- **Problem requirements**: Which lines below contain "only"? Copy every one of them.
··· Extracted information ···
**config.mk**
```make
export PLATFORM = sky130hd
export DESIGN_NAME = ksn_top
export DESIGN_NICKNAME = d
export VERILOG_FILES = /design/src/include/ksn_pkg.sv /design/src/verilog/ksn_rate_gen.sv /design/src/verilog/ksn_top.sv
export VERILOG_INCLUDE_DIRS = /design/src /design/src/include
export SDC_FILE = /design/constraint.sdc
export NUM_CORES = 1
export LEC_CHECK = 0
export ABC_AREA = 1
export ABC_CLOCK_PERIOD_IN_PS = 5500
export BUFFER_PORTS_ARGS = -buffer_cell sky130_fd_sc_hd__clkbuf_2
export CORE_AREA = 2 2 141 143
export CTS_BUF_LIST = sky130_fd_sc_hd__clkbuf_8
export DETAILED_ROUTE_END_ITERATION = 6
export DIE_AREA = 0 0 143 145
export PLACE_DENSITY = 0.75
export SLEW_MARGIN = 20
export SYNTH_ARGS = -nofsm -noshare
export SYNTH_HDL_FRONTEND = slang
export SYNTH_HIERARCHICAL = 1
export SYNTH_SLANG_ARGS = --single-unit
```
**constraint.sdc**
```tcl
create_clock -name clk -period 5.5 [get_ports clk]
set_input_delay 0.55 -clock clk [delete_from_list [all_inputs] [get_ports clk]]
set_output_delay 0.55 -clock clk [all_outputs]
set_load 0.02 [all_outputs]
```
**src/include/ksn_consts.svh**
```systemverilog
// constants of the keyboard source and scan nmi block
// assumes inclusion by bare name from the checker and the design modules
`ifndef KSN_CONSTS_SVH
`define KSN_CONSTS_SVH

// register indices, byte address is four times the index
`define KSN_IDX_PORT_DATA   8'h60
`define KSN_IDX_SCAN_CFG    8'h66
`define KSN_IDX_NMI_CTRL    8'h67
`define KSN_IDX_SHADOW      8'h68
`define KSN_IDX_DRIVE       8'h69
`define KSN_IDX_LINES       8'h6a

// field positions of the nmi control and status register
`define KSN_BIT_KEY_FLAG    7
`define KSN_BIT_SCAN_FLAG   6
`define KSN_BIT_TRAP_FLAG   5
`define KSN_BIT_KEY_EN      3
`define KSN_BIT_PER_EN      2
`define KSN_BIT_TRAP_EN     1

// reset values
`define KSN_RST_SCAN_CFG    8'h00
`define KSN_RST_BYTE        8'h00
`define KSN_RST_LINES       24'hffffff
`define KSN_RST_DRIVE       24'h000000

// periodic nmi rates in hz and the clock rate
`define KSN_CLK_HZ          200000000
`define KSN_RATE0_HZ        51
`define KSN_RATE1_HZ        64
`define KSN_RATE2_HZ        85
`define KSN_RATE3_HZ        128
`define KSN_RATE_CYC(hz)    ((`KSN_CLK_HZ) / (hz))
`define KSN_RATE_CNT_W      22

`endif

```
**src/include/ksn_pkg.sv**
```systemverilog
// types shared by the keyboard source and scan nmi block
// assumes ksn_consts.svh on the include path
package ksn_pkg;

  // keyboard scan enable register layout
  typedef struct packed {
    logic [3:0] switches;
    logic       primary_source_select;
    logic       matrix_sense_select;
    logic [1:0] periodic_rate_sel;
  } ksn_scan_cfg_type;

  // enable bits of the nmi control register
  typedef struct packed {
    logic keydown_nmi_enable;
    logic periodic_nmi_enable;
    logic port_b_trap_enable;
  } ksn_nmi_en_type;

  // register decode result
  typedef struct packed {
    logic       hit;
    logic [7:0] index;
  } ksn_decode_type;

  // apb slave phases, one-hot
  typedef enum logic [1:0] {
    KSN_BUS_IDLE = 2'b01,
    KSN_BUS_ACK  = 2'b10
  } ksn_bus_state_type;

endpackage

```
**src/verilog/ksn_rate_gen.sv**
```systemverilog
// periodic tick generator for the scan nmi
// assumes clk, reset and ce of the top; periods given in clock cycles
`timescale 1ns/1ps
`include "ksn_consts.svh"

module ksn_rate_gen
  import ksn_pkg::*;
#(
  parameter logic [`KSN_RATE_CNT_W-1:0] PERIOD0 = 22'(`KSN_RATE_CYC(`KSN_RATE0_HZ)),
  parameter logic [`KSN_RATE_CNT_W-1:0] PERIOD1 = 22'(`KSN_RATE_CYC(`KSN_RATE1_HZ)),
  parameter logic [`KSN_RATE_CNT_W-1:0] PERIOD2 = 22'(`KSN_RATE_CYC(`KSN_RATE2_HZ)),
  parameter logic [`KSN_RATE_CNT_W-1:0] PERIOD3 = 22'(`KSN_RATE_CYC(`KSN_RATE3_HZ))
) (
  input  wire logic       clk,
  input  wire logic       reset,
  input  wire logic       ce,
  input  wire logic [1:0] rate_sel,
  output logic            tick
);

  logic [`KSN_RATE_CNT_W-1:0] cnt_reg;
  logic [`KSN_RATE_CNT_W-1:0] cnt_next;
  logic [`KSN_RATE_CNT_W-1:0] limit;
  logic                       tick_reg;
  logic                       tick_next;

  // free running, so an enable may see a tick at once
  always_comb begin
    case (rate_sel)
      2'b00:   limit = PERIOD0;
      2'b01:   limit = PERIOD1;
      2'b10:   limit = PERIOD2;
      default: limit = PERIOD3;
    endcase
    // >= catches a count left above a shorter new period
    if (cnt_reg >= limit - 22'h000001) begin
      cnt_next  = '0;
      tick_next = 1'b1;
    end else begin
      cnt_next  = cnt_reg + 22'h000001;
      tick_next = 1'b0;
    end
  end

  // counter and tick registers
  always_ff @(posedge clk) begin
    if (reset) begin
      cnt_reg  <= '0;
      tick_reg <= 1'b0;
    end else if (ce) begin
      cnt_reg  <= cnt_next;
      tick_reg <= tick_next;
    end
  end

  assign tick = tick_reg;

endmodule

```
**src/verilog/ksn_top.sv**
```systemverilog
// keyboard source selection and scan nmi logic with an apb register slave
// assumes matrix pins arrive asynchronously and serial bytes come on clk
`timescale 1ns/1ps
`include "ksn_consts.svh"

module ksn_top
  import ksn_pkg::*;
#(
  parameter logic [`KSN_RATE_CNT_W-1:0] PERIOD0_CYC = 22'(`KSN_RATE_CYC(`KSN_RATE0_HZ)),
  parameter logic [`KSN_RATE_CNT_W-1:0] PERIOD1_CYC = 22'(`KSN_RATE_CYC(`KSN_RATE1_HZ)),
  parameter logic [`KSN_RATE_CNT_W-1:0] PERIOD2_CYC = 22'(`KSN_RATE_CYC(`KSN_RATE2_HZ)),
  parameter logic [`KSN_RATE_CNT_W-1:0] PERIOD3_CYC = 22'(`KSN_RATE_CYC(`KSN_RATE3_HZ))
) (
  input  wire logic        clk,
  input  wire logic        reset,
  input  wire logic        ce,
  input  wire logic        psel,
  input  wire logic        penable,
  input  wire logic        pwrite,
  input  wire logic [11:0] paddr,
  input  wire logic [31:0] pwdata,
  output logic      [31:0] prdata,
  output logic             pready,
  output logic             pslverr,
  input  wire logic        serial_char_valid,
  input  wire logic [7:0]  serial_char,
  input  wire logic [23:0] matrix_return_lines,
  input  wire logic [23:0] matrix_drive_in,
  output logic      [23:0] matrix_drive_out,
  output logic      [23:0] matrix_drive_oe,
  output logic             irq1,
  output logic             nmi
);

  // map a byte address onto a register index
  function automatic ksn_decode_type ksn_decode(input logic [11:0] addr);
    ksn_decode_type d;
    d.index = addr[9:2];
    d.hit   = (addr[11:10] == 2'b00) && (addr[1:0] == 2'b00) &&
              ((d.index == `KSN_IDX_PORT_DATA) || (d.index == `KSN_IDX_SCAN_CFG) ||
               (d.index == `KSN_IDX_NMI_CTRL)  || (d.index == `KSN_IDX_SHADOW)   ||
               (d.index == `KSN_IDX_DRIVE)     || (d.index == `KSN_IDX_LINES));
    return d;
  endfunction

  // per-line edge detect between two samples
  function automatic logic [23:0] ksn_edges(input logic [23:0] prev,
                                            input logic [23:0] cur,
                                            input logic        rising);
    return rising ? (cur & ~prev) : (prev & ~cur);
  endfunction

  ksn_bus_state_type bus_state_reg;
  ksn_bus_state_type bus_state_next;
  logic [31:0]       prdata_reg;
  logic [31:0]       prdata_next;
  logic              pslverr_reg;
  logic              pslverr_next;
  logic              pready_reg;
  logic              pready_next;
  ksn_decode_type    dec;
  logic              commit_wr;
  logic [7:0]        wbyte;

  ksn_scan_cfg_type  scan_cfg_reg;
  ksn_scan_cfg_type  scan_cfg_next;
  ksn_nmi_en_type    nmi_en_reg;
  ksn_nmi_en_type    nmi_en_next;
  logic [7:0]        port_data_reg;
  logic [7:0]        port_data_next;
  logic [7:0]        serial_code_reg;
  logic [7:0]        serial_code_next;
  logic [7:0]        shadow_reg;
  logic [7:0]        shadow_next;
  logic [23:0]       drive_reg;
  logic [23:0]       drive_next;

  logic [23:0]       ret_meta_reg;
  logic [23:0]       ret_sync_reg;
  logic [23:0]       ret_prev_reg;
  logic [23:0]       drv_meta_reg;
  logic [23:0]       drv_sync_reg;
  logic [23:0]       drv_prev_reg;

  logic              key_flag_reg;
  logic              key_flag_next;
  logic              scan_flag_reg;
  logic              scan_flag_next;
  logic              irq1_reg;
  logic              irq1_next;
  logic              nmi_reg;
  logic              nmi_next;
  logic [23:0]       drive_oe_reg;
  logic [23:0]       drive_out_reg;

  logic              rate_tick;
  logic              key_cond;
  logic              key_edge;
  logic              key_set;
  logic              scan_set;
  logic [7:0]        ctrl_read;

  // apb slave: one wait state, write commits on the ready edge
  always_comb begin
    dec            = ksn_decode(paddr);
    bus_state_next = bus_state_reg;
    prdata_next    = prdata_reg;
    pslverr_next   = 1'b0;
    pready_next    = 1'b0;
    case (bus_state_reg)
      KSN_BUS_IDLE: begin
        if (psel && penable) begin
          bus_state_next = KSN_BUS_ACK;
          pready_next    = 1'b1;
          pslverr_next   = ~dec.hit;
          prdata_next    = '0;
          if (!pwrite && dec.hit) begin
            case (dec.index)
              // port read follows the selected primary source
              `KSN_IDX_PORT_DATA: prdata_next[7:0] = scan_cfg_reg.primary_source_select ?
                                                     port_data_reg : serial_code_reg;
              `KSN_IDX_SCAN_CFG:  prdata_next[7:0] = scan_cfg_reg;
              `KSN_IDX_NMI_CTRL:  prdata_next[7:0] = ctrl_read;
              `KSN_IDX_SHADOW:    prdata_next[7:0] = shadow_reg;
              `KSN_IDX_DRIVE:     prdata_next[23:0] = drive_reg;
              `KSN_IDX_LINES:     prdata_next[23:0] = ret_sync_reg;
              default:            prdata_next = '0;
            endcase
          end
        end
      end
      KSN_BUS_ACK: begin
        bus_state_next = KSN_BUS_IDLE;
      end
      default: begin
        bus_state_next = KSN_BUS_IDLE;
      end
    endcase
  end

  // write strobe, only at the edge where ready is seen high
  assign commit_wr = (bus_state_reg == KSN_BUS_ACK) && psel && penable && pwrite && dec.hit;
  assign wbyte     = pwdata[7:0];

  // status register view
  always_comb begin
    ctrl_read                     = 8'h00;
    ctrl_read[`KSN_BIT_KEY_FLAG]  = key_flag_reg;
    ctrl_read[`KSN_BIT_SCAN_FLAG] = scan_flag_reg;
    ctrl_read[`KSN_BIT_KEY_EN]    = nmi_en_reg.keydown_nmi_enable;
    ctrl_read[`KSN_BIT_PER_EN]    = nmi_en_reg.periodic_nmi_enable;
    ctrl_read[`KSN_BIT_TRAP_EN]   = nmi_en_reg.port_b_trap_enable;
  end

  // bus registers
  always_ff @(posedge clk) begin
    if (reset) begin
      bus_state_reg <= KSN_BUS_IDLE;
      prdata_reg    <= '0;
      pslverr_reg   <= 1'b0;
      pready_reg    <= 1'b0;
    end else if (ce) begin
      bus_state_reg <= bus_state_next;
      prdata_reg    <= prdata_next;
      pslverr_reg   <= pslverr_next;
      pready_reg    <= pready_next;
    end
  end

  // software-written configuration and data bytes
  always_comb begin
    scan_cfg_next    = scan_cfg_reg;
    nmi_en_next      = nmi_en_reg;
    port_data_next   = port_data_reg;
    serial_code_next = serial_code_reg;
    shadow_next      = shadow_reg;
    drive_next       = drive_reg;
    if (commit_wr) begin
      case (dec.index)
        `KSN_IDX_SCAN_CFG: scan_cfg_next = wbyte;
        `KSN_IDX_NMI_CTRL: begin
          nmi_en_next.keydown_nmi_enable  = wbyte[`KSN_BIT_KEY_EN];
          nmi_en_next.periodic_nmi_enable = wbyte[`KSN_BIT_PER_EN];
          nmi_en_next.port_b_trap_enable  = wbyte[`KSN_BIT_TRAP_EN];
        end
        `KSN_IDX_PORT_DATA: begin
          if (scan_cfg_reg.primary_source_select) begin
            port_data_next = wbyte;
          end else begin
            shadow_next = wbyte;
          end
        end
        `KSN_IDX_SHADOW:   shadow_next = wbyte;
        `KSN_IDX_DRIVE:    drive_next  = pwdata[23:0];
        default:           drive_next  = drive_reg;
      endcase
    end
    // a received byte wins over a host write in the same cycle
    if (serial_char_valid) begin
      if (scan_cfg_reg.primary_source_select) begin
        shadow_next = serial_char;
      end else begin
        serial_code_next = serial_char;
      end
    end
  end

  // configuration registers
  always_ff @(posedge clk) begin
    if (reset) begin
      scan_cfg_reg    <= `KSN_RST_SCAN_CFG;
      nmi_en_reg      <= '0;
      port_data_reg   <= `KSN_RST_BYTE;
      serial_code_reg <= `KSN_RST_BYTE;
      shadow_reg      <= `KSN_RST_BYTE;
      drive_reg       <= `KSN_RST_DRIVE;
    end else if (ce) begin
      scan_cfg_reg    <= scan_cfg_next;
      nmi_en_reg      <= nmi_en_next;
      port_data_reg   <= port_data_next;
      serial_code_reg <= serial_code_next;
      shadow_reg      <= shadow_next;
      drive_reg       <= drive_next;
    end
  end

  // two-stage synchronisers and previous samples for the matrix pins
  always_ff @(posedge clk) begin
    if (reset) begin
      ret_meta_reg <= `KSN_RST_LINES;
      ret_sync_reg <= `KSN_RST_LINES;
      ret_prev_reg <= `KSN_RST_LINES;
      drv_meta_reg <= `KSN_RST_DRIVE;
      drv_sync_reg <= `KSN_RST_DRIVE;
      drv_prev_reg <= `KSN_RST_DRIVE;
    end else if (ce) begin
      ret_meta_reg <= matrix_return_lines;
      ret_sync_reg <= ret_meta_reg;
      ret_prev_reg <= ret_sync_reg;
      drv_meta_reg <= matrix_drive_in;
      drv_sync_reg <= drv_meta_reg;
      drv_prev_reg <= drv_sync_reg;
    end
  end

  // periodic source, free of the scan mode
  ksn_rate_gen #(
    .PERIOD0 (PERIOD0_CYC),
    .PERIOD1 (PERIOD1_CYC),
    .PERIOD2 (PERIOD2_CYC),
    .PERIOD3 (PERIOD3_CYC)
  ) u_rate (
    .clk      (clk),
    .reset    (reset),
    .ce       (ce),
    .rate_sel (scan_cfg_reg.periodic_rate_sel),
    .tick     (rate_tick)
  );

  // keydown sense on the lines the mode selects
  always_comb begin
    if (scan_cfg_reg.matrix_sense_select) begin
      key_cond = |drv_sync_reg;
      key_edge = |ksn_edges(drv_prev_reg, drv_sync_reg, 1'b1);
    end else begin
      key_cond = ~&ret_sync_reg;
      key_edge = |ksn_edges(ret_prev_reg, ret_sync_reg, 1'b0);
    end
  end

  assign key_set  = nmi_en_reg.keydown_nmi_enable && (key_edge || key_cond);
  assign scan_set = nmi_en_reg.periodic_nmi_enable && rate_tick;

  // nmi flags, a set in the clearing cycle wins
  always_comb begin
    key_flag_next  = key_flag_reg;
    scan_flag_next = scan_flag_reg;
    if (commit_wr && dec.index == `KSN_IDX_NMI_CTRL) begin
      if (wbyte[`KSN_BIT_KEY_FLAG]) begin
        key_flag_next = 1'b0;
      end
      if (wbyte[`KSN_BIT_SCAN_FLAG]) begin
        scan_flag_next = 1'b0;
      end
    end
    if (key_set) begin
      key_flag_next = 1'b1;
    end
    if (scan_set) begin
      scan_flag_next = 1'b1;
    end
    nmi_next = key_flag_next || scan_flag_next;
  end

  // irq1 source follows the primary interface
  always_comb begin
    if (scan_cfg_reg.primary_source_select) begin
      irq1_next = commit_wr && (dec.index == `KSN_IDX_PORT_DATA);
    end else begin
      irq1_next = serial_char_valid;
    end
  end

  // event and pin registers
  always_ff @(posedge clk) begin
    if (reset) begin
      key_flag_reg  <= 1'b0;
      scan_flag_reg <= 1'b0;
      nmi_reg       <= 1'b0;
      irq1_reg      <= 1'b0;
      drive_oe_reg  <= `KSN_RST_DRIVE;
      drive_out_reg <= `KSN_RST_DRIVE;
    end else if (ce) begin
      key_flag_reg  <= key_flag_next;
      scan_flag_reg <= scan_flag_next;
      nmi_reg       <= nmi_next;
      irq1_reg      <= irq1_next;
      drive_oe_reg  <= drive_next;
      drive_out_reg <= `KSN_RST_DRIVE; // open drain, only ever pulls low
    end
  end

  assign prdata           = prdata_reg;
  assign pready           = pready_reg;
  assign pslverr          = pslverr_reg;
  assign matrix_drive_out = drive_out_reg;
  assign matrix_drive_oe  = drive_oe_reg;
  assign irq1             = irq1_reg;
  assign nmi              = nmi_reg;

endmodule
```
···
- **Task solution**:
  // write strobe, only at the edge where ready is seen high
      drive_out_reg <= `KSN_RST_DRIVE; // open drain, only ever pulls low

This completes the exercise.